===== src/rtl/mux_rr_sched_if.sv =====
// mux_rr_sched_if: request/grant and shared mux data signals of the round-robin scheduler
interface mux_rr_sched_if;
    logic [7:0] req;
    logic [7:0] a;
    logic [7:0] gnt;
    logic [2:0] sel;
    logic       busy;
    logic       y;
    modport master (output req, a, input gnt, sel, busy, y);
    modport slave  (input req, a, output gnt, sel, busy, y);
endinterface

☆ ☆ ☆ ☆ ☆

Produce a verbatim transcript of the material above.

===== src/rtl/mux_rr_sched_if.sv =====
// mux_rr_sched_if: request/grant and shared mux data signals of the round-robin scheduler
interface mux_rr_sched_if;
    logic [7:0] req;
    logic [7:0] a;
    logic [7:0] gnt;
    logic [2:0] sel;
    logic       busy;
    logic       y;
    modport master (output req, a, input gnt, sel, busy, y);
    modport slave  (input req, a, output gnt, sel, busy, y);
endinterface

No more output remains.